La mondialisation des langues. Le libre-échange.

La plus grande erreur de notre monde moderne est de s'imaginer que toute la sagesse du monde et toute l'information pertinente pourraient être exprimées par l'anglais principalement, le français accessoirement ou toute autre langue dominante.

Au fur à mesure de l'avancée de l'anglais, de l'espagnol, du français, de l'hindi, du mandarin, éliminant des milliers de langues minoritaires, c'est une grande partie de notre savoir qui disparaît. Perdre nos langues est dramatique, pour nous, les êtres humains.

Nicholas Evans - directeur du département linguistique du College of Asia and the Pacific à l'Australian National University (Canberra) nous alerte et cite David Harmon le premier linguiste à avoir mis en lumière en 1996, la corrélation entre la biodiversité et les diversités linguistiques. Des approches récentes se fondent désormais, non plus sur les frontières tracées arbitrairement, mais sur les grandes régions écologiques.

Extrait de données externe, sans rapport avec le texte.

### src/rtl/branch_resolve_unit.sv
// Branch resolve unit: in-order FIFO of prediction records, checked against
// execute outcomes; drives predictor update and mispredict redirect/flush.
module branch_resolve_unit #(
  parameter int DEPTH = 8,
  parameter int BHR_W = 4,
  parameter int IDX_W = 8,
  parameter int CNT_W = 4
) (
  input  logic                   clk,
  input  logic                   reset,
  branch_resolve_if.slave        bus
);
  localparam int PTR_W = $clog2(DEPTH);

  typedef struct packed {
    logic [31:0]      pc;
    logic             taken;
    logic [31:0]      target;
    logic [1:0]       btype;
    logic [BHR_W-1:0] bhr;
    logic [IDX_W-1:0] pht_idx;
    logic [IDX_W-1:0] bht_idx;
  } rec_t;

  rec_t             mem [DEPTH];
  rec_t             head;
  logic [PTR_W-1:0] rd_ptr, wr_ptr;
  logic [CNT_W-1:0] count_q;
  logic             full, empty, enq, resolve, mispred, flush;

  logic             upd_en_q, upd_taken_q, redirect_q, res_err_q;
  logic [31:0]      upd_pc_q, upd_target_q, redirect_pc_q;
  logic [1:0]       upd_type_q;
  logic [BHR_W-1:0] upd_bhr_q;
  logic [IDX_W-1:0] upd_pht_q, upd_bht_q;
  logic [15:0]      stat_q;
  logic [31:0]      actual_next;

  // Handshake, head lookup and mispredict detection
  always_comb begin
    full        = (count_q == CNT_W'(DEPTH));
    empty       = (count_q == '0);
    bus.pred_ready = !full && !reset;
    enq         = bus.pred_valid && bus.pred_ready;
    resolve     = bus.res_valid && !empty;
    head        = mem[rd_ptr];
    mispred     = (head.taken != bus.res_taken) ||
                  (bus.res_taken && (head.target != bus.res_target));
    flush       = resolve && mispred;
    actual_next = bus.res_taken ? bus.res_target : head.pc + 32'd4;
  end

  // Record storage; wrong-path records arriving with a flush are not written
  always_ff @(posedge clk) begin
    if (enq && !flush) begin
      mem[wr_ptr] <= '{pc: bus.pred_pc, taken: bus.pred_taken,
                       target: bus.pred_target, btype: bus.pred_type,
                       bhr: bus.pred_bhr, pht_idx: bus.pred_pht_idx,
                       bht_idx: bus.pred_bht_idx};
    end
  end

  // Pointers, occupancy and registered update/redirect outputs
  always_ff @(posedge clk) begin
    if (reset) begin
      rd_ptr        <= '0;
      wr_ptr        <= '0;
      count_q       <= '0;
      upd_en_q      <= 1'b0;
      upd_pc_q      <= '0;
      upd_taken_q   <= 1'b0;
      upd_target_q  <= '0;
      upd_type_q    <= '0;
      upd_bhr_q     <= '0;
      upd_pht_q     <= '0;
      upd_bht_q     <= '0;
      redirect_q    <= 1'b0;
      redirect_pc_q <= '0;
      res_err_q     <= 1'b0;
      stat_q        <= '0;
    end else begin
      upd_en_q   <= resolve;
      redirect_q <= flush;
      res_err_q  <= bus.res_valid && empty;
      if (resolve) begin
        upd_pc_q     <= head.pc;
        upd_taken_q  <= bus.res_taken;
        upd_target_q <= actual_next;
        upd_type_q   <= head.btype;
        upd_bhr_q    <= head.bhr;
        upd_pht_q    <= head.pht_idx;
        upd_bht_q    <= head.bht_idx;
      end
      if (flush) begin
        redirect_pc_q <= actual_next;
        if (stat_q != '1) stat_q <= stat_q + 16'd1;
        rd_ptr  <= '0;
        wr_ptr  <= '0;
        count_q <= '0;
      end else begin
        if (enq)     wr_ptr <= wr_ptr + PTR_W'(1);
        if (resolve) rd_ptr <= rd_ptr + PTR_W'(1);
        if (enq && !resolve)      count_q <= count_q + CNT_W'(1);
        else if (!enq && resolve) count_q <= count_q - CNT_W'(1);
      end
    end
  end

  assign bus.upd_en       = upd_en_q;
  assign bus.upd_pc       = upd_pc_q;
  assign bus.upd_taken    = upd_taken_q;
  assign bus.upd_target   = upd_target_q;
  assign bus.upd_type     = upd_type_q;
  assign bus.upd_bhr      = upd_bhr_q;
  assign bus.upd_pht_idx  = upd_pht_q;
  assign bus.upd_bht_idx  = upd_bht_q;
  assign bus.redirect     = redirect_q;
  assign bus.redirect_pc  = redirect_pc_q;
  assign bus.res_err      = res_err_q;
  assign bus.count        = count_q;
  assign bus.stat_mispred = stat_q;
endmodule
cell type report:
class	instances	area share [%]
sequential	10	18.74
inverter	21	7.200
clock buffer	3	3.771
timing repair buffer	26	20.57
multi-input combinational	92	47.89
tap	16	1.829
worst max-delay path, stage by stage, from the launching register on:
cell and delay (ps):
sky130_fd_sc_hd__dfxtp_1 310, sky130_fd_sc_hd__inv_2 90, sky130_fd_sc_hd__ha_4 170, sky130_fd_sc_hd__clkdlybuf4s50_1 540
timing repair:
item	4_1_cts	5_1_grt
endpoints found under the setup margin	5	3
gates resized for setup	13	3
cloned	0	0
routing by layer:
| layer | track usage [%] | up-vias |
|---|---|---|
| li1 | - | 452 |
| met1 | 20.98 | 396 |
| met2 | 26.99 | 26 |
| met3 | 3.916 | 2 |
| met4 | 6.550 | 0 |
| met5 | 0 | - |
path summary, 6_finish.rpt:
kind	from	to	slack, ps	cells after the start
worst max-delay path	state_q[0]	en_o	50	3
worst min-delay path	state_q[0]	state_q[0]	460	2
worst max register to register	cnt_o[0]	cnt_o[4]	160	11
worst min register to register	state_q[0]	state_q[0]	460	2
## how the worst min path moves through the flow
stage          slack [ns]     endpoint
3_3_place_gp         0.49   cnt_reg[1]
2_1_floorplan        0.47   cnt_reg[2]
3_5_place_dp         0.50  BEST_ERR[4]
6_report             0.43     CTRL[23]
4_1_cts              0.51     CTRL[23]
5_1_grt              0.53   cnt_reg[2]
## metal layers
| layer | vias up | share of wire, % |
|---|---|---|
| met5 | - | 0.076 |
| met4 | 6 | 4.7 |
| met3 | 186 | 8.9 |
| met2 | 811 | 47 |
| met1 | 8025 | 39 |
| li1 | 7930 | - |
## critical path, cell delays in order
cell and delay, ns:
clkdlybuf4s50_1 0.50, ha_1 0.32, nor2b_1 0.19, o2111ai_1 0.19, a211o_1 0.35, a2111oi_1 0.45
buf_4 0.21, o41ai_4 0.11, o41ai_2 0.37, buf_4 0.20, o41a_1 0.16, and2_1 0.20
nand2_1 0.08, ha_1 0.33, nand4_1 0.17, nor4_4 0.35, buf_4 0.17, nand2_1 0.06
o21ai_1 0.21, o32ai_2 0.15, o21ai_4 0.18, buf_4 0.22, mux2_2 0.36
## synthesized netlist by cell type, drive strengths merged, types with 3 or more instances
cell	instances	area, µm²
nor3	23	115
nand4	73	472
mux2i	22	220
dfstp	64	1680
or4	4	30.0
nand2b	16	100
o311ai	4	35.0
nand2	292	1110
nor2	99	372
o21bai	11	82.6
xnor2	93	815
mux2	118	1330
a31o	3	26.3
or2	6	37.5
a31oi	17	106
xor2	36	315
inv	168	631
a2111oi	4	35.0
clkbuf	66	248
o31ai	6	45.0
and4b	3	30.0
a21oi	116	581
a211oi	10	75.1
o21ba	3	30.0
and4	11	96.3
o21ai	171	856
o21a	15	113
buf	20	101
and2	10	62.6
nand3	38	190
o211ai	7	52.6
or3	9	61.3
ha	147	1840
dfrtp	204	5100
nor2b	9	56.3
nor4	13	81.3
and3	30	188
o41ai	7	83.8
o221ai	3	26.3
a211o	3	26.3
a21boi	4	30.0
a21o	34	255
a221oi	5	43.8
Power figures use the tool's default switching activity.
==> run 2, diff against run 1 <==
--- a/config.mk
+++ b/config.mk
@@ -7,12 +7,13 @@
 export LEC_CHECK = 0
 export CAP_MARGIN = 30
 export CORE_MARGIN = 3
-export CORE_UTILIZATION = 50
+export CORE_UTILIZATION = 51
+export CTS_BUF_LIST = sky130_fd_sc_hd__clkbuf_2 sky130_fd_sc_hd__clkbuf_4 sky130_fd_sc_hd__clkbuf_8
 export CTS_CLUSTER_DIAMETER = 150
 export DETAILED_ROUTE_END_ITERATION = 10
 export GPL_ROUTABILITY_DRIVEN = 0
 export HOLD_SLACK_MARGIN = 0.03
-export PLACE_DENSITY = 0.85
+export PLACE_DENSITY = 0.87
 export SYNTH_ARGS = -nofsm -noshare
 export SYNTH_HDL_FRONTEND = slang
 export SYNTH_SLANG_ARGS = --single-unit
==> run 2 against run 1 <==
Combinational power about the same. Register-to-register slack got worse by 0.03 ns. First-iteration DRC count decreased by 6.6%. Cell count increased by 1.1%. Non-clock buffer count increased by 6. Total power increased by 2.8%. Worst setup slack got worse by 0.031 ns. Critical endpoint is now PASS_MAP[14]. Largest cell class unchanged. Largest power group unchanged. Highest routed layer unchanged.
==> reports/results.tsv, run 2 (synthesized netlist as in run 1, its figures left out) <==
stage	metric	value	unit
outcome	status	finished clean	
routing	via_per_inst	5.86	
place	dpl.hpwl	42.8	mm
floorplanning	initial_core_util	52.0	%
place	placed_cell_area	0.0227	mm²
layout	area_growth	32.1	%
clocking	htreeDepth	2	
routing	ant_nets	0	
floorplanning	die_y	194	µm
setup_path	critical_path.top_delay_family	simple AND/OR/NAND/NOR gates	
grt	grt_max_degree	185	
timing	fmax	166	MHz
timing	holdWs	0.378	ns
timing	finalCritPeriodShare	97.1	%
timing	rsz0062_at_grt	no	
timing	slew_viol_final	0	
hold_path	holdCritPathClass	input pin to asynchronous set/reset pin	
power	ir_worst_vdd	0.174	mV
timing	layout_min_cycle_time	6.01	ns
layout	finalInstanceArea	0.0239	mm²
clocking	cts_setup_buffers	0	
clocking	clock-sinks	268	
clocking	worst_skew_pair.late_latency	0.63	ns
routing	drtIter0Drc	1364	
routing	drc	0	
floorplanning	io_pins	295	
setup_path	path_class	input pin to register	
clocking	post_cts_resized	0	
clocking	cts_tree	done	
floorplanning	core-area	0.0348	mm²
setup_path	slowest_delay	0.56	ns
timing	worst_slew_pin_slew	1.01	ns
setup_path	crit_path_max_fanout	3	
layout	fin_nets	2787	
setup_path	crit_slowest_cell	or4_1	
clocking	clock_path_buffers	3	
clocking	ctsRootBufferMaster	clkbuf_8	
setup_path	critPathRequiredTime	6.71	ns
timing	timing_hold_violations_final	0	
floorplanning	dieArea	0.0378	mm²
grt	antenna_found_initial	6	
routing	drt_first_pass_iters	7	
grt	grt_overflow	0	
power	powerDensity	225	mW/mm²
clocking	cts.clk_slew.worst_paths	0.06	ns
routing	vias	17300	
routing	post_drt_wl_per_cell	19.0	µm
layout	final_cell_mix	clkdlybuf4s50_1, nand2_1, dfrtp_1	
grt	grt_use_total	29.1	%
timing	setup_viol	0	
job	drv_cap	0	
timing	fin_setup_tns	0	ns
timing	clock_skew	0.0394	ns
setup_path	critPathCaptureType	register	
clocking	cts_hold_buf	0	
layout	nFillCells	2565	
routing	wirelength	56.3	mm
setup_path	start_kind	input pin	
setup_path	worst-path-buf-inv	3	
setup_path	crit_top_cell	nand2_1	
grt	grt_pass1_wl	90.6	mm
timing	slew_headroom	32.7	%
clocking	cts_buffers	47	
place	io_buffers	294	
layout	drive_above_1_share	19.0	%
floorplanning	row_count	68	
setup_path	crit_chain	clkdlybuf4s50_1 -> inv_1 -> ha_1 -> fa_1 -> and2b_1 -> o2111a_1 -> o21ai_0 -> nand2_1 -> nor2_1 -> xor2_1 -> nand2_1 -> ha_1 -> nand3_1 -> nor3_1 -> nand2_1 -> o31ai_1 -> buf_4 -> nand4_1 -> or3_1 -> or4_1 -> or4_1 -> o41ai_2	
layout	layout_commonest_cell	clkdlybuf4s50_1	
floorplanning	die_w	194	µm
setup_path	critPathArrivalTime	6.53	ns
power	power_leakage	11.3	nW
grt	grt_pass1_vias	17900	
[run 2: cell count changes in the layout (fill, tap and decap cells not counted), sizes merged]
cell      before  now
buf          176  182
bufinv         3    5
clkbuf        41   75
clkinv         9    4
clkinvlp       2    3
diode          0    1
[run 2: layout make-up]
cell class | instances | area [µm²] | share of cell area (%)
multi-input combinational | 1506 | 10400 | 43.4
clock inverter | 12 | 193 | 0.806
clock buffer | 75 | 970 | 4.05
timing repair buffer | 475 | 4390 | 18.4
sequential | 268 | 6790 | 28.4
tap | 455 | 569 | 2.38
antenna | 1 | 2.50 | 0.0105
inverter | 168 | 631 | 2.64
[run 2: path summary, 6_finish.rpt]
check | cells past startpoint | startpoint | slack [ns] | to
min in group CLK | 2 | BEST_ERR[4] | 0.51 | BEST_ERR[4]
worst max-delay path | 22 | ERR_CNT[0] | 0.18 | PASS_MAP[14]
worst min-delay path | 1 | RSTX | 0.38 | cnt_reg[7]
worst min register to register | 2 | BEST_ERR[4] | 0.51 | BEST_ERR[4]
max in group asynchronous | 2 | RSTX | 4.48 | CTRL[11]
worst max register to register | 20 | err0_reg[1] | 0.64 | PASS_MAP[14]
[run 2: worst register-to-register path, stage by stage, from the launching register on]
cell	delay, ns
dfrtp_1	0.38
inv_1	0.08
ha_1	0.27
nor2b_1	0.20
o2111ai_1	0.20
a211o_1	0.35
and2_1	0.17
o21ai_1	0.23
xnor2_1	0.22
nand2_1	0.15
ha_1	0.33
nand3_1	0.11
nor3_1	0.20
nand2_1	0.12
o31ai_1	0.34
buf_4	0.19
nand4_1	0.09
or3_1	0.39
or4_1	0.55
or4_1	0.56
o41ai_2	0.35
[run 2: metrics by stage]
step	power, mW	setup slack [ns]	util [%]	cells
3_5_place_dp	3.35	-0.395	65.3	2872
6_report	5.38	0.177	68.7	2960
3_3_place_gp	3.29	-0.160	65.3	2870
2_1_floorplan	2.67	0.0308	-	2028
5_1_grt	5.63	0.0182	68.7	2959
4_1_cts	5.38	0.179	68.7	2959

La langue comme l'inuktitut parlée par les Inuits ne se limite pas à décrire en 20 mots ou plus la blancheur de la neige. Les langues nous lient à notre environnement, bien plus que nous nous l'imaginons.

Est-ce la technologie, la volonté d'unifier le langage et la volonté d'aller au plus simple dénominateur commun, qui nous font perdre la commune mesure de l'importance de ce lien ?

C'est pourtant une langue impénétrable qui a mis à jour le bienfait d'une plante, la zostère dans le golfe de Californie, bien connue des Indiens Séris pour sa valeur nutritionnelle. C'est ce lien précis de langage entre le monde des Séris et la nature qui a permis de découvrir qu'elle pouvait être cultivée sans un besoin d'eau fraîche, de fertilisants artificiels ou de pesticides. Une grande découverte en agronomie.

Autre exemple ? La découverte de la prostarine, un médicament contre le VIH de type 1, remontant à une conversation entre le guérisseur tribal Samon Epensea Mauigo et l'ethnobotaniste Paul Allen Cox concernant les usages médicaux de l'arbre dont ils s'entretenaient (Homalanthus Nutans). Le fait que Cox parlait le samoan est un élément clef de cette découverte explique Nicholas Evans dans son livre Ces mots qui meurent.

Dans le silence général, les langues meurent. Et l'eau submerge les Vanuatu.

« Une langue est en danger quand elle est en voie d'extinction. Elle est mise en danger lorsque ses locuteurs cessent de la pratiquer, réservant son usage à des domaines de plus en plus restreints, et qu'elle ne se transmet plus de génération en génération. Autrement dit, il n'y a plus de nouveaux locuteurs, que ce soit chez les adultes ou les enfants.On estime que 97 % de la population mondiale parle 4 % des langues du monde et, inversement, 96 % des langues du monde sont parlées par 3 % de la population mondiale (Bernard 1996). Notre hétérogénéïté linguistique est donc pour l'essentiel sous l'intendance d'une petite minorité de la population mondiale », écrivait dans son rapport le groupe d'experts de l'UNESCO sur les langues en danger.

Et que dire de cette vérité ? « Un vieillard qui meurt, c'est une bibliothèque qui brûle » déclarait l'ethnologue et écrivain malien Hamadou Ampaté Ba, en 1960 à l'UNESCO. 50 ans plus tard, cette même institution nous prédit toujours qu'au cours du XXIe siècle plus de la moitié de notre patrimoine linguistique pourrait disparaître. Et tout notre savoir inestimable qui est attaché.

Dix-sept pays accueillent 60 % des langues de la planète, alors qu'ils ne représentent que 27 % de la population mondiale et 9% de la superficie du globe.

Nous avons beaucoup à perdre, pas seulement la richesse des assemblages de phonèmes, de diphtongues, de sons pour communiquer entre nous, mais surtout ce lien unique, celui que nos ancêtres ont eu avec la nature, et qu'ils nous ont transmis, sans même que nous nous en rendions compte, et ce à travers des mots.

De quoi tourner notre langue sept fois dans la bouche avant de parler. Et faire plus qu'y penser. Question de franc-parler.